*Task to carry out*
How many lines in the records below contain the word "while"? Reply with that number only.

Stored data:
☆ ☆ ☆ ☆ ☆

$ cat config.mk
export PLATFORM = sky130hd
export DESIGN_NAME = x_timer_ctrl
export DESIGN_NICKNAME = d
export VERILOG_FILES = /design/src/rtl/x_timer_ctrl.sv
export SDC_FILE = /design/constraint.sdc
export NUM_CORES = 1
export LEC_CHECK = 0
export ABC_AREA = 1
export ABC_CLOCK_PERIOD_IN_PS = 2200
export BUFFER_PORTS_ARGS = -buffer_cell sky130_fd_sc_hd__buf_2
export CAP_MARGIN = 20
export CORE_MARGIN = 10
export CORE_UTILIZATION = 56
export DETAILED_ROUTE_END_ITERATION = 16
export HOLD_SLACK_MARGIN = 0.1
export PLACE_DENSITY = 0.76
export SKIP_LAST_GASP = 1
export SLEW_MARGIN = 20
export SYNTH_ARGS = -nofsm -noshare
export SYNTH_HDL_FRONTEND = slang
export SYNTH_SLANG_ARGS = --single-unit
$ cat constraint.sdc
create_clock -name i_clk -period 2.2 [get_ports i_clk]
set_clock_uncertainty 0.1 [all_clocks]
set_input_delay 0.33 -clock i_clk [delete_from_list [all_inputs] [get_ports i_clk]]
set_output_delay 0.33 -clock i_clk [all_outputs]
set_load 0.005 [all_outputs]
$ cat src/rtl/x_timer_ctrl.sv
// x_timer_ctrl
//   Start/stop sequencing around a 16-bit up-counter with an 8-bit prescaler.
//   It supports one-shot and periodic modes. A terminal count produces a
//   one-cycle tick. A one-shot run then parks in DONE with the count held.
//
// Ports
//   i_clk       clock, all state on rising edge
//   i_rst       synchronous reset, active-high
//   i_start     pulse: latch period/prescale/mode, clear count, enter RUN
//   i_stop      pulse: abort to IDLE (wins over i_start)
//   i_periodic  mode, sampled with i_start (1 = periodic, 0 = one-shot)
//   i_period    terminal count N, sampled with i_start
//   i_prescale  prescale P, sampled with i_start (step every P+1 cycles)
//   o_count     current count
//   o_busy      high while in RUN
//   o_tick      one-cycle pulse after each terminal step
//   o_done      high while in DONE
module x_timer_ctrl (
  input  logic        i_clk,
  input  logic        i_rst,
  input  logic        i_start,
  input  logic        i_stop,
  input  logic        i_periodic,
  input  logic [15:0] i_period,
  input  logic [7:0]  i_prescale,
  output logic [15:0] o_count,
  output logic        o_busy,
  output logic        o_tick,
  output logic        o_done
);

  typedef enum logic [1:0] {
    ST_IDLE = 2'd0,
    ST_RUN  = 2'd1,
    ST_DONE = 2'd2
  } state_t;

  state_t      state;
  logic [15:0] count;
  logic [7:0]  pre;
  logic [15:0] n_lat;
  logic [7:0]  p_lat;
  logic        per_lat;
  logic        tick_q;
  logic        busy_q;
  logic        done_q;

  always_ff @(posedge i_clk) begin
    if (i_rst) begin
      state   <= ST_IDLE;
      count   <= '0;
      pre     <= '0;
      n_lat   <= '0;
      p_lat   <= '0;
      per_lat <= 1'b0;
      tick_q  <= 1'b0;
      busy_q  <= 1'b0;
      done_q  <= 1'b0;
    end else begin
      // The tick is a pulse: only a terminal step below raises it.
      tick_q <= 1'b0;
      if (i_stop) begin
        state  <= ST_IDLE;
        count  <= '0;
        pre    <= '0;
        busy_q <= 1'b0;
        done_q <= 1'b0;
      end else if (i_start) begin
        // A start in RUN is a restart. Any progress is discarded.
        n_lat   <= i_period;
        p_lat   <= i_prescale;
        per_lat <= i_periodic;
        count   <= '0;
        pre     <= '0;
        state   <= ST_RUN;
        busy_q  <= 1'b1;
        done_q  <= 1'b0;
      end else if (state == ST_RUN) begin
        if (pre == p_lat) begin
          pre <= '0;
          if (count == n_lat) begin
            tick_q <= 1'b1;
            if (per_lat) begin
              count <= '0;
            end else begin
              // One-shot: the count holds N while the timer sits in DONE.
              state  <= ST_DONE;
              busy_q <= 1'b0;
              done_q <= 1'b1;
            end
          end else begin
            count <= count + 16'd1;
          end
        end else begin
          pre <= pre + 8'd1;
        end
      end
    end
  end

  assign o_count = count;
  assign o_busy  = busy_q;
  assign o_tick  = tick_q;
  assign o_done  = done_q;

endmodule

☆ ☆ ☆ ☆ ☆

*Solution below*
3